Source data
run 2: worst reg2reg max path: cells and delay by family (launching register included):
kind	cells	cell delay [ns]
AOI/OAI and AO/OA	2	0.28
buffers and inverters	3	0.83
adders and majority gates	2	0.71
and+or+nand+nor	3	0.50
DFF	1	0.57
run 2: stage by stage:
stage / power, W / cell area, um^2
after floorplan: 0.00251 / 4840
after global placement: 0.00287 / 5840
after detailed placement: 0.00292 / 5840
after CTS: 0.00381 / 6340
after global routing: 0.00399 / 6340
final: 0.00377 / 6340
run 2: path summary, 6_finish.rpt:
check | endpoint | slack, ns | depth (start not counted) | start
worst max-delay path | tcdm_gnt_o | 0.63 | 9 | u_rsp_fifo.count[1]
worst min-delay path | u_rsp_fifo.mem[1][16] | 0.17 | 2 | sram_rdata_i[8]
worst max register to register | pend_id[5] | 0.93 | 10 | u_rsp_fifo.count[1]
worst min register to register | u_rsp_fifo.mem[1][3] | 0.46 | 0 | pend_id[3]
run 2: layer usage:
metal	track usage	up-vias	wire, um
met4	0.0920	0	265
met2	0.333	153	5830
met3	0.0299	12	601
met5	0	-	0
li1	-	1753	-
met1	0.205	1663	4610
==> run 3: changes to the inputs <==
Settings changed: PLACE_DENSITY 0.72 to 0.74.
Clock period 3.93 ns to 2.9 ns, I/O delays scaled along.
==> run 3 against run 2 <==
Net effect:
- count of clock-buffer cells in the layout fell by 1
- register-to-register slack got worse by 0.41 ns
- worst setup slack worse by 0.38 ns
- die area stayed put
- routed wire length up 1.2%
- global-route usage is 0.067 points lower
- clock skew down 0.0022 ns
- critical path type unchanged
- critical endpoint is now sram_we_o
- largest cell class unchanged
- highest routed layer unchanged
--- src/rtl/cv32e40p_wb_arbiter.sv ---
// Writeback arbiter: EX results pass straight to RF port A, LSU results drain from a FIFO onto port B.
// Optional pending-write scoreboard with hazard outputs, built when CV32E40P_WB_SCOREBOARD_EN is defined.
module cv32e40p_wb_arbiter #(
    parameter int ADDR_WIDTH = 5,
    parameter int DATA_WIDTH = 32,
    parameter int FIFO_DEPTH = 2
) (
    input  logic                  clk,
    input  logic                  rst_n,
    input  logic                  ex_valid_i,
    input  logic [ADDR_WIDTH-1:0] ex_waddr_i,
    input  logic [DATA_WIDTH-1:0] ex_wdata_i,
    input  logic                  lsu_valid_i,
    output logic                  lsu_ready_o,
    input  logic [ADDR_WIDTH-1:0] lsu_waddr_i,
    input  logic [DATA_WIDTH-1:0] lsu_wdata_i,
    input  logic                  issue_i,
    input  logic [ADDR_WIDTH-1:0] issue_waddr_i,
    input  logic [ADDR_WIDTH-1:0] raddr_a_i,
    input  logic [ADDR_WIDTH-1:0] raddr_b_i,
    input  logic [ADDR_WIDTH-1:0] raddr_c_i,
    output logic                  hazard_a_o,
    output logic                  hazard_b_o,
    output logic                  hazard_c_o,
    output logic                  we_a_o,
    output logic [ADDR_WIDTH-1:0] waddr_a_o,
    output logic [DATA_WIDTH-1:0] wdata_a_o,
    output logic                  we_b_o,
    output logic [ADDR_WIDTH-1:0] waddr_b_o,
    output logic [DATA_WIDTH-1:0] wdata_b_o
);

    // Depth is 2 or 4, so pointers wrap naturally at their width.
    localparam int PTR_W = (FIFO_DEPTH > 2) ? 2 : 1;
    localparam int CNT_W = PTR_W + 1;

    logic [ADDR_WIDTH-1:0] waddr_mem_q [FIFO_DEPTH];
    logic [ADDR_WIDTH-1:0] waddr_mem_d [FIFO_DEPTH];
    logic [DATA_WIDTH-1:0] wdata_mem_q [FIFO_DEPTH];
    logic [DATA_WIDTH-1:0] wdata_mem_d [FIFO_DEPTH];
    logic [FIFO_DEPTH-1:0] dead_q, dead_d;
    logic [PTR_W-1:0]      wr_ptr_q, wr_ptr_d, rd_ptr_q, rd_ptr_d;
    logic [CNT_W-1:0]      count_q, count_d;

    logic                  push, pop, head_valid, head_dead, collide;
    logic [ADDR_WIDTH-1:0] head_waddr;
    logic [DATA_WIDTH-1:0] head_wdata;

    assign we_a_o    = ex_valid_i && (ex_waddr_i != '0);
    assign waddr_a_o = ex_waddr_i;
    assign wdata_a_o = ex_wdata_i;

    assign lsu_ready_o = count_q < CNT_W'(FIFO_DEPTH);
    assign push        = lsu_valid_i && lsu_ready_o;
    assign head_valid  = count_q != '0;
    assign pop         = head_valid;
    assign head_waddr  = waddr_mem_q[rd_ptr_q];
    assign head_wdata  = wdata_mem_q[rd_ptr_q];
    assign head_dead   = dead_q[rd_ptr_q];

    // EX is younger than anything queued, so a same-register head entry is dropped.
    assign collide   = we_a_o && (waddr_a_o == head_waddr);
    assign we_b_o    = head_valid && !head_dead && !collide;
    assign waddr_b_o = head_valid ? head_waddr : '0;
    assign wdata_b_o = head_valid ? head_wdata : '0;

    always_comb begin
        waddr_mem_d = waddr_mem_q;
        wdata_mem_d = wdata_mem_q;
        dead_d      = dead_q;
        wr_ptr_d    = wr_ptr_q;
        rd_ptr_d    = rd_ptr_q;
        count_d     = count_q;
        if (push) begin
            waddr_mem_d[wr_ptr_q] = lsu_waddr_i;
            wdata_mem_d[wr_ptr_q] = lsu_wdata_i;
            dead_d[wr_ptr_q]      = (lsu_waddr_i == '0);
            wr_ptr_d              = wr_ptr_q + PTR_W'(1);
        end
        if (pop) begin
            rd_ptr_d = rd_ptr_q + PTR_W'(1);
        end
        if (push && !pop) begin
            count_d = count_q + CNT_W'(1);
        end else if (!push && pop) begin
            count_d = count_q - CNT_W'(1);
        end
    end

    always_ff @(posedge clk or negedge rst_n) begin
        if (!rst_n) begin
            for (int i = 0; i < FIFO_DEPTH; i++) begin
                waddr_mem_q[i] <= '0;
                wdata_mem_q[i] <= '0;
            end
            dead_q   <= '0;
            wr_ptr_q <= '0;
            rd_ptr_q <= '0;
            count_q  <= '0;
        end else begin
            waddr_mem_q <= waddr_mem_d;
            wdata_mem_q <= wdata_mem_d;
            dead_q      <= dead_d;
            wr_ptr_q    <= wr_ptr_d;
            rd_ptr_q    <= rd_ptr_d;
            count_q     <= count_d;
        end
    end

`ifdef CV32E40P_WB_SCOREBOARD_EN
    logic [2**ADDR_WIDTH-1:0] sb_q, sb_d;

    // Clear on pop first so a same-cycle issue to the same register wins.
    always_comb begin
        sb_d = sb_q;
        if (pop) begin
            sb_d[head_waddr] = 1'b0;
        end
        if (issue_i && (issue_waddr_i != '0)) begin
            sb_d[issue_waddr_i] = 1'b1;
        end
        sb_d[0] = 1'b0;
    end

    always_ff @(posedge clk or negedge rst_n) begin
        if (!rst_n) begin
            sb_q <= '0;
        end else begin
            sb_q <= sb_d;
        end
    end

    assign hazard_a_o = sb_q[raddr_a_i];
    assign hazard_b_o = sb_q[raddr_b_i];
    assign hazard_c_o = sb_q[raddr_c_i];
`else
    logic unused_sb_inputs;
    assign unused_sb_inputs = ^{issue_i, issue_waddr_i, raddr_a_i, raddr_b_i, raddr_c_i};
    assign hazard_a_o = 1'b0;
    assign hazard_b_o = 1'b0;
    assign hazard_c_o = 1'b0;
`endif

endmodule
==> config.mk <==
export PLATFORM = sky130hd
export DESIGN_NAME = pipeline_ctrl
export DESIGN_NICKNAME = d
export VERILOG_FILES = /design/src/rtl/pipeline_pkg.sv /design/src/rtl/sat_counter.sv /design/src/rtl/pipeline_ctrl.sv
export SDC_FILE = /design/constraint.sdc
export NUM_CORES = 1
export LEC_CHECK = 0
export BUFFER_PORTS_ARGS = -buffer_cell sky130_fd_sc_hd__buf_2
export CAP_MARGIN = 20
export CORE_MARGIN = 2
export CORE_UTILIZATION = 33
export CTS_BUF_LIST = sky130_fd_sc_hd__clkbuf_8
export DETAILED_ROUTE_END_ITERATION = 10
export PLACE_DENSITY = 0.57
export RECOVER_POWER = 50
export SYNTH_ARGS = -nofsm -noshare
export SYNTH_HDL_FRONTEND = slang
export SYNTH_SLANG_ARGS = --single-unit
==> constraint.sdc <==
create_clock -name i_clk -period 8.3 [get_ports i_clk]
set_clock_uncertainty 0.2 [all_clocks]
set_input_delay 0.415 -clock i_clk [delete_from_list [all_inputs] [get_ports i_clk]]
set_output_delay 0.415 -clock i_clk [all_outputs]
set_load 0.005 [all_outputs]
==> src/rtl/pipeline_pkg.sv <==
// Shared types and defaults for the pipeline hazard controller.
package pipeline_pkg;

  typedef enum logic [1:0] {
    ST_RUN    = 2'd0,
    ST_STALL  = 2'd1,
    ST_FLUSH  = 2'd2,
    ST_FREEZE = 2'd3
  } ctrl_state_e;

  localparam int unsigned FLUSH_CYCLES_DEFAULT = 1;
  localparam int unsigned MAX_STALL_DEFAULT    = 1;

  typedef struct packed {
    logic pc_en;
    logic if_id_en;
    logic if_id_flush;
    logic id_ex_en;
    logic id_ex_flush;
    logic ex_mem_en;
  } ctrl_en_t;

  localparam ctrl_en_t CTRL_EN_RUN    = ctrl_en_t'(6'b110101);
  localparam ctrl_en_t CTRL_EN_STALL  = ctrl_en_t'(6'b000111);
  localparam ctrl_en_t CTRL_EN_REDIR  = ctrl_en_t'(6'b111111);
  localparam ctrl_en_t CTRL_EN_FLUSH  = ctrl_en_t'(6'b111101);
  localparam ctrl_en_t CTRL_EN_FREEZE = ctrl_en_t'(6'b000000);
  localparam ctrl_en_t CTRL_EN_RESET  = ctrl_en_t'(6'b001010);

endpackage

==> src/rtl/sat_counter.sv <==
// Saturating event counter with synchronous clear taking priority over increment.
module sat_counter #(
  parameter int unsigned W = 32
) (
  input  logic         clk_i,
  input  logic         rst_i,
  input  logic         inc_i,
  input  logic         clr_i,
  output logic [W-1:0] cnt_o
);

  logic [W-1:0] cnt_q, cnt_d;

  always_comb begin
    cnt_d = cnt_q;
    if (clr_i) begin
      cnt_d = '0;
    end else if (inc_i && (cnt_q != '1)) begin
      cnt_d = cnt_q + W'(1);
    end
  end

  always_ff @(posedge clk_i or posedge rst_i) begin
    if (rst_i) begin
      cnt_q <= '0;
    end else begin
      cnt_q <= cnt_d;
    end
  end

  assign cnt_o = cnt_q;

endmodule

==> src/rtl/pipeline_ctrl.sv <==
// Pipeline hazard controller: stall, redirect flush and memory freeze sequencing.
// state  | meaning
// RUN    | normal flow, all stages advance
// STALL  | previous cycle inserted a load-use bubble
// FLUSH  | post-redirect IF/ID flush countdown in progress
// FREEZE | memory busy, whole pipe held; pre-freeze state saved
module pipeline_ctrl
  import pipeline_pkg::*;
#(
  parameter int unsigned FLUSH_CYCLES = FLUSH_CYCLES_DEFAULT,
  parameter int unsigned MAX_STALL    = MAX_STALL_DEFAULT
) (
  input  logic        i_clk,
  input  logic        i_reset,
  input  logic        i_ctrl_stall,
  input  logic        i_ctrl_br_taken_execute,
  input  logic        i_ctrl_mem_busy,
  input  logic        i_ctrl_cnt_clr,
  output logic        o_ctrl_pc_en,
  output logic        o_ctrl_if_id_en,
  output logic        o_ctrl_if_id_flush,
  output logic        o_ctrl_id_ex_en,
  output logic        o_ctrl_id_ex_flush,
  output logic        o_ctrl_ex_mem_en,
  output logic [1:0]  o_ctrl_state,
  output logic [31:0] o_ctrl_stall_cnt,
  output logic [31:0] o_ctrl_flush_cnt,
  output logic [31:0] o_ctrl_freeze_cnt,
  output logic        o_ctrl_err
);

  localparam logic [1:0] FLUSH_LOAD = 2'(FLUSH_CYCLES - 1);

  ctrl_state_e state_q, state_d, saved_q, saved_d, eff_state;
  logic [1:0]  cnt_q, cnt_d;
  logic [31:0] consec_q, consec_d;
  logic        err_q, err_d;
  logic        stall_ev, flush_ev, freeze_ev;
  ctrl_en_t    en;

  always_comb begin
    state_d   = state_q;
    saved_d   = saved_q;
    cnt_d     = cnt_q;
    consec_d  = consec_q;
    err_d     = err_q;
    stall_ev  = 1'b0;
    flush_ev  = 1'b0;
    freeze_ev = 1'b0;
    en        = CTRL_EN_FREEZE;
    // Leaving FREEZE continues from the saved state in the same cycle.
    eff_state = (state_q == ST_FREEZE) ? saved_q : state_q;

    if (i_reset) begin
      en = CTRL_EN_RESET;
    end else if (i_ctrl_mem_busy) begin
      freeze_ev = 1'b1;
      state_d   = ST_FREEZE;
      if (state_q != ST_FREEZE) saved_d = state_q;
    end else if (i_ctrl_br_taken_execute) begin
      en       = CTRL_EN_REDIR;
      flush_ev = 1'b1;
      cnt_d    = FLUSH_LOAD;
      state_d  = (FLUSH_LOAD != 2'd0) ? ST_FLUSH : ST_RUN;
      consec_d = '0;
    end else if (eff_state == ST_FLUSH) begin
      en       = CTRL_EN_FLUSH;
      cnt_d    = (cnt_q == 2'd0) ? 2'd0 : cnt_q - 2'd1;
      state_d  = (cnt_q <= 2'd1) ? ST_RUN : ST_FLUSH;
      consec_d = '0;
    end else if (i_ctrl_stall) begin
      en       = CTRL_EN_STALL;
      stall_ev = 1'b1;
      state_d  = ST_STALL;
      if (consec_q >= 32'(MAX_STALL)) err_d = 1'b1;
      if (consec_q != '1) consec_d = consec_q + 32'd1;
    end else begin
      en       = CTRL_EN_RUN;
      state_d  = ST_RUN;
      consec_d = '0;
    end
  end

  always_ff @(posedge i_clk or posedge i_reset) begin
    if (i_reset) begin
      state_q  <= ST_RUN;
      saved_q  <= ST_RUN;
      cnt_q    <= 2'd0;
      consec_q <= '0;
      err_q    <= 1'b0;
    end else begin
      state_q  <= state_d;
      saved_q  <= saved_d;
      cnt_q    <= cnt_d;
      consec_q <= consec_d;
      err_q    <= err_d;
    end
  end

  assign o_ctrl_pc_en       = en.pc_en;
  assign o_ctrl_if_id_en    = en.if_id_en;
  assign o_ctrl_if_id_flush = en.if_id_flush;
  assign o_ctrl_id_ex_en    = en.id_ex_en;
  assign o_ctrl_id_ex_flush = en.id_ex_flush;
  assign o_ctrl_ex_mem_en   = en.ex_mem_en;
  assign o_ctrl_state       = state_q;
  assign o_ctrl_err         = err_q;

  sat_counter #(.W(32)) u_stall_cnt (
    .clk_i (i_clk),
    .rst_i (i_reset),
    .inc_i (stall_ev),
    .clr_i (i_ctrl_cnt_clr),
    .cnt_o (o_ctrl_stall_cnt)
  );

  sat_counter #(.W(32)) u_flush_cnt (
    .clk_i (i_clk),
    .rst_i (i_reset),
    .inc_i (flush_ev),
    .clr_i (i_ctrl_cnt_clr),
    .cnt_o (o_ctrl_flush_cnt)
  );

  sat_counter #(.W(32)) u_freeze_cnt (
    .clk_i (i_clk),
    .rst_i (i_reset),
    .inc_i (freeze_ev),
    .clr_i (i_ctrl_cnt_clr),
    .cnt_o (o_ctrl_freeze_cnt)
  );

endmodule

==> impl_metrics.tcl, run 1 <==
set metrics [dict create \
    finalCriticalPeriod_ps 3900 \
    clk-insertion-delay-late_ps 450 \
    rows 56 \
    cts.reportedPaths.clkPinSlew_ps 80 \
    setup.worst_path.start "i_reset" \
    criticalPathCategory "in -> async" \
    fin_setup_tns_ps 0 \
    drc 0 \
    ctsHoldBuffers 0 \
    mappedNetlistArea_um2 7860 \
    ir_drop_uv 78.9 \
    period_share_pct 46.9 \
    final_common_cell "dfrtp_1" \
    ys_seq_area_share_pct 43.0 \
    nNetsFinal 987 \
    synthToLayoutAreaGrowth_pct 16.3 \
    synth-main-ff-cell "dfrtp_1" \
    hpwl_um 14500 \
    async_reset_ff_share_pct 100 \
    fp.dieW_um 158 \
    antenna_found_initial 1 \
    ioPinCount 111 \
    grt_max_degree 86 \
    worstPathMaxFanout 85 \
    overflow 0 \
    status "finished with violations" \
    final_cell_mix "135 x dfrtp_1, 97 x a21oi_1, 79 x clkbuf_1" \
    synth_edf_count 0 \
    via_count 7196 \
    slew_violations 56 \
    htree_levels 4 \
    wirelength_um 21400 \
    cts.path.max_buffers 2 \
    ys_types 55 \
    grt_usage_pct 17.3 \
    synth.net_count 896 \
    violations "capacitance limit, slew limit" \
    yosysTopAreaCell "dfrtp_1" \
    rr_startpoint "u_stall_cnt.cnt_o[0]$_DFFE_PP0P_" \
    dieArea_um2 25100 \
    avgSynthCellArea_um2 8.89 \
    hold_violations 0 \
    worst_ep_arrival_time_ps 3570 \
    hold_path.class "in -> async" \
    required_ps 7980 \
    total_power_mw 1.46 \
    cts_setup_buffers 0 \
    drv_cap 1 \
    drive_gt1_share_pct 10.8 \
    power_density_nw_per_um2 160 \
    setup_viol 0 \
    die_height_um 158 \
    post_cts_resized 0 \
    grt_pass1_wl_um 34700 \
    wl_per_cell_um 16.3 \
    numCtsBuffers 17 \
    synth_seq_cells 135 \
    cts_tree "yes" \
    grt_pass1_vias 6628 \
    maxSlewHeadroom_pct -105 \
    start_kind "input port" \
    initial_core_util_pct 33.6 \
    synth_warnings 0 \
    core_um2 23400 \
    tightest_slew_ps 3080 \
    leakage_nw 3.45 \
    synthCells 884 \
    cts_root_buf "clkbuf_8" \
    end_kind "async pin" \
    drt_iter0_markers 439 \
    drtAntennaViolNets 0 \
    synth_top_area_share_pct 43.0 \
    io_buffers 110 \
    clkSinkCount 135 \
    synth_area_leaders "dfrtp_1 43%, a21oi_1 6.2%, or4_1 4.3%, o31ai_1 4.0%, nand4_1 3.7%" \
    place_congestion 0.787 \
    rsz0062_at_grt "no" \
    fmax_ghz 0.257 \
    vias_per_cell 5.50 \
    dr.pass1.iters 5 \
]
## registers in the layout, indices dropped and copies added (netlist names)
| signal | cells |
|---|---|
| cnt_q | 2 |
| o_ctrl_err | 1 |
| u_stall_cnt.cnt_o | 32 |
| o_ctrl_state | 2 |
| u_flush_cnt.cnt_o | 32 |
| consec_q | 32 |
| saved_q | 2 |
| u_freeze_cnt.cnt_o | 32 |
==
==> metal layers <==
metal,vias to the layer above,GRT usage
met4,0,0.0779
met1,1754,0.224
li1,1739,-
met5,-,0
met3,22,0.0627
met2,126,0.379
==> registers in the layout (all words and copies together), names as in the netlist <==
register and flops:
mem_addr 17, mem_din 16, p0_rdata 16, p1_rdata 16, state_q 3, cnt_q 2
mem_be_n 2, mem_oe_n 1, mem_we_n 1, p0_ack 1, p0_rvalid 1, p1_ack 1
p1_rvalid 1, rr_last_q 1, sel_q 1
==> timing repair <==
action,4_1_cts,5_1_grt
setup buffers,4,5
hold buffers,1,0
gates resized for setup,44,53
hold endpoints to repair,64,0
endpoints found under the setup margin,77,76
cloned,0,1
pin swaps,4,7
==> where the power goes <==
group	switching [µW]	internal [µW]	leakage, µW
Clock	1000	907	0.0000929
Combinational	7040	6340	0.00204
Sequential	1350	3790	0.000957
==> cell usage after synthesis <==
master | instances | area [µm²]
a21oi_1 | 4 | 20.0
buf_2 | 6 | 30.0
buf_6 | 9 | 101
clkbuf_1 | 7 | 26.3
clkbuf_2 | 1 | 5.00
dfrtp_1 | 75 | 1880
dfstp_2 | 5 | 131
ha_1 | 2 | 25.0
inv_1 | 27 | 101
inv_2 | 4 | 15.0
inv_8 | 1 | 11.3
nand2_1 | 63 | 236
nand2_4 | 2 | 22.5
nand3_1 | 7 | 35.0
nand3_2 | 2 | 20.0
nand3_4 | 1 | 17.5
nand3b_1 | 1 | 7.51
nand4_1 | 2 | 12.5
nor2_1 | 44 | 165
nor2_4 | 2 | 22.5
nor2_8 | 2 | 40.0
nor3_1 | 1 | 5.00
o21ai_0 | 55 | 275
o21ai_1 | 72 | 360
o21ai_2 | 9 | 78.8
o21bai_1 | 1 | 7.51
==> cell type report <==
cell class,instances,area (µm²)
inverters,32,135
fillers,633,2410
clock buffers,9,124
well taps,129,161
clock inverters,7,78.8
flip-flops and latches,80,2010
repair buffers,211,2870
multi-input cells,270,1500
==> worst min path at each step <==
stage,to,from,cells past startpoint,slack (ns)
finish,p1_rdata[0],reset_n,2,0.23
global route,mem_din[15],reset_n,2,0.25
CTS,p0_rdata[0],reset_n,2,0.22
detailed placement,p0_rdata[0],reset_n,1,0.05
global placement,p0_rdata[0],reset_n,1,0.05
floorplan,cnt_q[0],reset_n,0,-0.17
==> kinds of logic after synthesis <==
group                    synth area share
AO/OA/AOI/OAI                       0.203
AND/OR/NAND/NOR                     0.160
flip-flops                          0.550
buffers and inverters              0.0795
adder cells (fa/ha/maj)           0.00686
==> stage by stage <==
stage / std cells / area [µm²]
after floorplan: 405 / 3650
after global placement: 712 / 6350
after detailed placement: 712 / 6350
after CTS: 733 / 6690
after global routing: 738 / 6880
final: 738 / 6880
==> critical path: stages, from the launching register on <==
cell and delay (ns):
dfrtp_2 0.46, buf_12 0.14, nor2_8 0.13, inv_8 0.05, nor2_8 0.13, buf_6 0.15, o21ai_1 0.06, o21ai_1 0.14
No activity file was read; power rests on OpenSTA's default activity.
---
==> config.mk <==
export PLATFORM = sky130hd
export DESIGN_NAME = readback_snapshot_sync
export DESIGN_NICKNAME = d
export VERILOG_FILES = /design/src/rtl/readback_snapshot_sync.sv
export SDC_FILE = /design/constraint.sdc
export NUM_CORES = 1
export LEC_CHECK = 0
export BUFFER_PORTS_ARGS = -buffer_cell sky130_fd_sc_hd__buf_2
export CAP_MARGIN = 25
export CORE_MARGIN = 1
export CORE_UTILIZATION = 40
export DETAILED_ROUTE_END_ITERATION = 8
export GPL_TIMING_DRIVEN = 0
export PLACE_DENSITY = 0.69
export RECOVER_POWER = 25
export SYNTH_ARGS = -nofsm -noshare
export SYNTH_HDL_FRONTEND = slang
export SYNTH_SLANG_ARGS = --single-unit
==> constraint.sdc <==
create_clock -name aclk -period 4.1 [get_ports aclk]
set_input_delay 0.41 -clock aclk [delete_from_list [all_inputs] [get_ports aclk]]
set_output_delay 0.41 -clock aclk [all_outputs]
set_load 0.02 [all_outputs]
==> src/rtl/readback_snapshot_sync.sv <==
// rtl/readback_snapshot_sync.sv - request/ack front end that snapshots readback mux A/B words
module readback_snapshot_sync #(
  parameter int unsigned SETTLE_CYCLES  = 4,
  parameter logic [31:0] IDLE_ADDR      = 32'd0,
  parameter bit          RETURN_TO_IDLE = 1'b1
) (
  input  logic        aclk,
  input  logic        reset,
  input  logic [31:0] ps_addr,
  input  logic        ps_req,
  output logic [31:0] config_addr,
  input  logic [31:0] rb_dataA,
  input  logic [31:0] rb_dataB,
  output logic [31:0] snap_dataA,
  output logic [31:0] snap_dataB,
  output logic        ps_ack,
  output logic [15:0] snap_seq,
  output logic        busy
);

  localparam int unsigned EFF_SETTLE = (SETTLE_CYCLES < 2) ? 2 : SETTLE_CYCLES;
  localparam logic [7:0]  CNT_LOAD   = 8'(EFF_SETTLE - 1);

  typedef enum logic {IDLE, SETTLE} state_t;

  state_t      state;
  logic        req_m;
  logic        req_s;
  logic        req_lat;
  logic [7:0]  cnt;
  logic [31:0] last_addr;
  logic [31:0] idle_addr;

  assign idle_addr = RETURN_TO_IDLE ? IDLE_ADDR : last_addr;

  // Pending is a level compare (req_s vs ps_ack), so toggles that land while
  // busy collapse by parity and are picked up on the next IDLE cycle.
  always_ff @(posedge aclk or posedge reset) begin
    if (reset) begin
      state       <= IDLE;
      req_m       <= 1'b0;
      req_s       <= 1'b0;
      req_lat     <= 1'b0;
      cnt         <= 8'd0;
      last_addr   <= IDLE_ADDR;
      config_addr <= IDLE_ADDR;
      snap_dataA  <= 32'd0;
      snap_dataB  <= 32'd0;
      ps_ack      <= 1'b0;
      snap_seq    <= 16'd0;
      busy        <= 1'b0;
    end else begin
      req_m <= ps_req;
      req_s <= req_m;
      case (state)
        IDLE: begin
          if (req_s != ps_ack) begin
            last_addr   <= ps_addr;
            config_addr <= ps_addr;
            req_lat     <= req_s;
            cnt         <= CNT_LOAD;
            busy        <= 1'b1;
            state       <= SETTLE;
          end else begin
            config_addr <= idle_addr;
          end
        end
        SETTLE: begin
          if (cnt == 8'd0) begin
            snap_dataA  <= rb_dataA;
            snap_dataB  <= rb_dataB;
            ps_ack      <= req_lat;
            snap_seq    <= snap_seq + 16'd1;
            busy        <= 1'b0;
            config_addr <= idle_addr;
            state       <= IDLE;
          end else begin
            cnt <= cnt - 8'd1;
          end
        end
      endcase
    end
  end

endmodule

Action item:
Reproduce exactly the lines above from the line with "nor2_8 | 2 | 40.0" to the line with "clock inverters,7,78.8", including both, and add nothing.

Answer for this exercise:
nor2_8 | 2 | 40.0
nor3_1 | 1 | 5.00
o21ai_0 | 55 | 275
o21ai_1 | 72 | 360
o21ai_2 | 9 | 78.8
o21bai_1 | 1 | 7.51
==> cell type report <==
cell class,instances,area (µm²)
inverters,32,135
fillers,633,2410
clock buffers,9,124
well taps,129,161
clock inverters,7,78.8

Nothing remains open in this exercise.